Local groups call on Waterloo region councils to reject open for business bill

A coalition of groups in Waterloo region are calling on local governments to reject the Ontario government’s proposed Bill 66.

Regional staff working on response to province's proposed Bill 66

Local organizations are concerned about the impact Bill 66 could have on farmland, water protection and the environment in Waterloo region. (Allan Weeks Real Estate Co.)

A coalition of groups in Waterloo region are calling on local governments to reject the Ontario government's proposed Bill 66.

The omnibus bill, also known as the Restoring Ontario's Competitiveness Act, aims to spur job-creating businesses and industries to build, expand and hire.

If passed in February, municipalities could apply to the Minister of Municipal Affairs to be exempt from a list of laws, including the Great Lakes Protection Act, the Clean Water Act and the Greenbelt Act.

That's something Hold the Line, Smart Growth Waterloo Region and the Waterloo Federation of Agriculture aren't happy about.

"It allows exemptions to so many of the acts and regulations that we count on across the province," says Kevin Thomason of Smart Growth Waterloo Region.

Legislation could hurt agriculture

Under section 10 of the bill, municipalities could apply to create an "open-for-business" planning bylaw.

The bylaw would in part allow municipalities to permit land use without having to adhere to existing local requirements, allow public consultation at the discretion of the municipality and remove the requirement for a decision to adhere to provincial policies and plans.

It allows exemptions to so many of the acts and regulations that we count on across the province.- Kevin Thomason, Smart Growth Waterloo Region

Mark Reusser, vice-president of the Waterloo Federation of Agriculture, has mixed feelings about the legislation.

He says while some parts of the bill relating to labour could be beneficial, section 10 could have a negative impact on agriculture.

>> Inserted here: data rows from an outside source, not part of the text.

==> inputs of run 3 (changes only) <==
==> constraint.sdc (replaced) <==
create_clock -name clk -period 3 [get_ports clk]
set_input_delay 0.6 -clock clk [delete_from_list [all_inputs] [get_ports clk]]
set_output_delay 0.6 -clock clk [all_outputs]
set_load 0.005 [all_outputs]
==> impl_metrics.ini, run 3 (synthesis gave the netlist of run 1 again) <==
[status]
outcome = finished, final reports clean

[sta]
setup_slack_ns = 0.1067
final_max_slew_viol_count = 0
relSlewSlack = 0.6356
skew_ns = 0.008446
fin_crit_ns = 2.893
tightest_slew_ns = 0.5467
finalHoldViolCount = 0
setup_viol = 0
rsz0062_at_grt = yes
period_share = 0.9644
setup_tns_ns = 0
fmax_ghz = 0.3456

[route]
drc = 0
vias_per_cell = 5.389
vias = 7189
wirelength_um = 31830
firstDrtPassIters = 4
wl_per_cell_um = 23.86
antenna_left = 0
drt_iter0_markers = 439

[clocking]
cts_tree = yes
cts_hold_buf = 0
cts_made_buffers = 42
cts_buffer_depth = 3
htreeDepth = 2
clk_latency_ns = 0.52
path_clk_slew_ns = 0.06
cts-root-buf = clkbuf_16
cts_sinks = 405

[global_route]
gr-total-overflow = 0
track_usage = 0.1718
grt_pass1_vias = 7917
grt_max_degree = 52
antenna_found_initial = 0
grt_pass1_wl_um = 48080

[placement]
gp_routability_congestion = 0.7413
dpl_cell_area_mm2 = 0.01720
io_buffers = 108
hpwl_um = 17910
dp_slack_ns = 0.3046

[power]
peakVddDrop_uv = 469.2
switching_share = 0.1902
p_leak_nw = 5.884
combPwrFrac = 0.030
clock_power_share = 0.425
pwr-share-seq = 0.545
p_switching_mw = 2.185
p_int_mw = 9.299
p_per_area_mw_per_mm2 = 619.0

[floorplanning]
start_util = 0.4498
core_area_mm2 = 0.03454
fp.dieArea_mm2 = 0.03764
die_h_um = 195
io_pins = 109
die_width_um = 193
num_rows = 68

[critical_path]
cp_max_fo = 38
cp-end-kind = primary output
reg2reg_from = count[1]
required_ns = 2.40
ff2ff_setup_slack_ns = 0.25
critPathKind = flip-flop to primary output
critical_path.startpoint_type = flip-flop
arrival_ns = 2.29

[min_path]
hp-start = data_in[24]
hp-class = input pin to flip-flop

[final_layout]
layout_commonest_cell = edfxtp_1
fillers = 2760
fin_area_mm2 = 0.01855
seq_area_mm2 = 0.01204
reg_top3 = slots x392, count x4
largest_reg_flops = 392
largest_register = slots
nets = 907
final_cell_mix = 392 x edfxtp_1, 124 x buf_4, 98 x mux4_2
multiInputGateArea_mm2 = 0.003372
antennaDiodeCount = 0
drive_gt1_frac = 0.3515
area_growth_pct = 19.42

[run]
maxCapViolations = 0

"My concern as a farmer is the opportunity for some municipalities to utilize the tools in Bill 66 to sprawl on to farmland," he says.

"Only five per cent of Ontario's land mass is available for agriculture and all of it needs to be protected."

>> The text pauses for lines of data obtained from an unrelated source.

[config.mk]
export PLATFORM = sky130hd
export DESIGN_NAME = led_pattern_seq
export DESIGN_NICKNAME = d
export VERILOG_FILES = /design/src/rtl/led_pkg.sv /design/src/rtl/led_pattern_seq_bit_timer.sv /design/src/rtl/led_pattern_seq.sv
export SDC_FILE = /design/constraint.sdc
export NUM_CORES = 1
export LEC_CHECK = 0
export ABC_AREA = 1
export CAP_MARGIN = 20
export CORE_MARGIN = 1
export CORE_UTILIZATION = 55
export CTS_BUF_LIST = sky130_fd_sc_hd__clkbuf_16
export CTS_CLUSTER_DIAMETER = 200
export DETAILED_ROUTE_END_ITERATION = 8
export HOLD_SLACK_MARGIN = 0.02
export PLACE_DENSITY_LB_ADDON = 0.05
export SETUP_SLACK_MARGIN = 0.1
export SLEW_MARGIN = 20
export SYNTH_ARGS = -nofsm -noshare
export SYNTH_HDL_FRONTEND = slang
export SYNTH_SLANG_ARGS = --single-unit
[constraint.sdc]
create_clock -name clk -period 2.45 [get_ports clk]
set_input_delay 0.49 -clock clk [delete_from_list [all_inputs] [get_ports clk]]
set_output_delay 0.49 -clock clk [all_outputs]
set_load 0.005 [all_outputs]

Region to give feedback to province

Municipalities and mayors across Ontario have spoken out against Bill 66 since it was introduced. Thomason says he wants to see similar declarations or resolutions from the municipalities in Waterloo region.

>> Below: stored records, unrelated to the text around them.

<file path="src/rtl/program_counter_pkg.sv">
// Shared datapath constants for the processor core.
// WORD_SIZE is the architectural word width used by the fetch path and PC.
package program_counter_pkg;

  localparam int WORD_SIZE = 32;

endpackage

</file>
<file path="src/rtl/program_counter.sv">
// Architectural program-counter register: loads PCNext on every rising edge.
// Asynchronous active-low reset forces PC to RESET_VECTOR.
module program_counter
  import program_counter_pkg::*;
#(
  parameter int               WIDTH        = WORD_SIZE,
  parameter logic [WIDTH-1:0] RESET_VECTOR = '0
) (
  input  logic             clk,
  input  logic             rst,
  input  logic [WIDTH-1:0] PCNext,
  output logic [WIDTH-1:0] PC
);

  logic [WIDTH-1:0] r_pc;

  // No enable or stall: every edge loads, and reset overrides any pending load.
  always_ff @(posedge clk or negedge rst) begin
    if (!rst) begin
      r_pc <= RESET_VECTOR;
    end else begin
      r_pc <= PCNext;
    end
  end

  assign PC = r_pc;

endmodule

</file>
<file path="config.mk">
export PLATFORM = sky130hd
export DESIGN_NAME = program_counter
export DESIGN_NICKNAME = d
export VERILOG_FILES = /design/src/rtl/program_counter_pkg.sv /design/src/rtl/program_counter.sv
export SDC_FILE = /design/constraint.sdc
export NUM_CORES = 1
export LEC_CHECK = 0
export ABC_AREA = 1
export BUFFER_PORTS_ARGS = -buffer_cell sky130_fd_sc_hd__buf_2
export CORE_UTILIZATION = 39
export DETAILED_ROUTE_END_ITERATION = 12
export PLACE_DENSITY_LB_ADDON = 0.2
export SYNTH_ARGS = -nofsm -noshare
export SYNTH_HDL_FRONTEND = slang
export SYNTH_SLANG_ARGS = --single-unit
</file>
<file path="constraint.sdc">
create_clock -name clk -period 0.8 [get_ports clk]
set_input_delay 0.08 -clock clk [delete_from_list [all_inputs] [get_ports clk]]
set_output_delay 0.08 -clock clk [all_outputs]
set_load 0.03 [all_outputs]
</file>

Regional councillor Tom Galloway has asked for a staff report on the bill at the planning and works committee meeting in January.

He says one issue that's particularly important for the region is groundwater source protection.

"We rely 85 per cent on groundwater in our community and the reason why we have such strong environmental policies ... is to protect that resource, in addition to protecting farmland," Galloway says.

Galloway says he's also concerned that municipalities could make planning decisions without approval from regional government and without holding public consultations.

Regional councillor Tom Galloway has asked staff to prepare a report on Bill 66 for the next planning and works committee meeting in January. (Dan Sherman/CBC)

Ministry says it will protect Greenbelt

The province has set a deadline of Jan. 20 for feedback on Bill 66. Galloway says staff are preparing a response from the region, which will be looked at by council.

In a statement to CBC News, the Ministry of Municipal Affairs and Housing says the government has been clear that it will protect the Greenbelt.

"Our ministry would work with partner ministries ... to consider potential impacts on matters of provincial interest, including the protection and enhancement of the Greenbelt," the statement reads.

The ministry adds that jobs and investments generated through Bill 66 would contribute to Ontario's economic growth and competitiveness.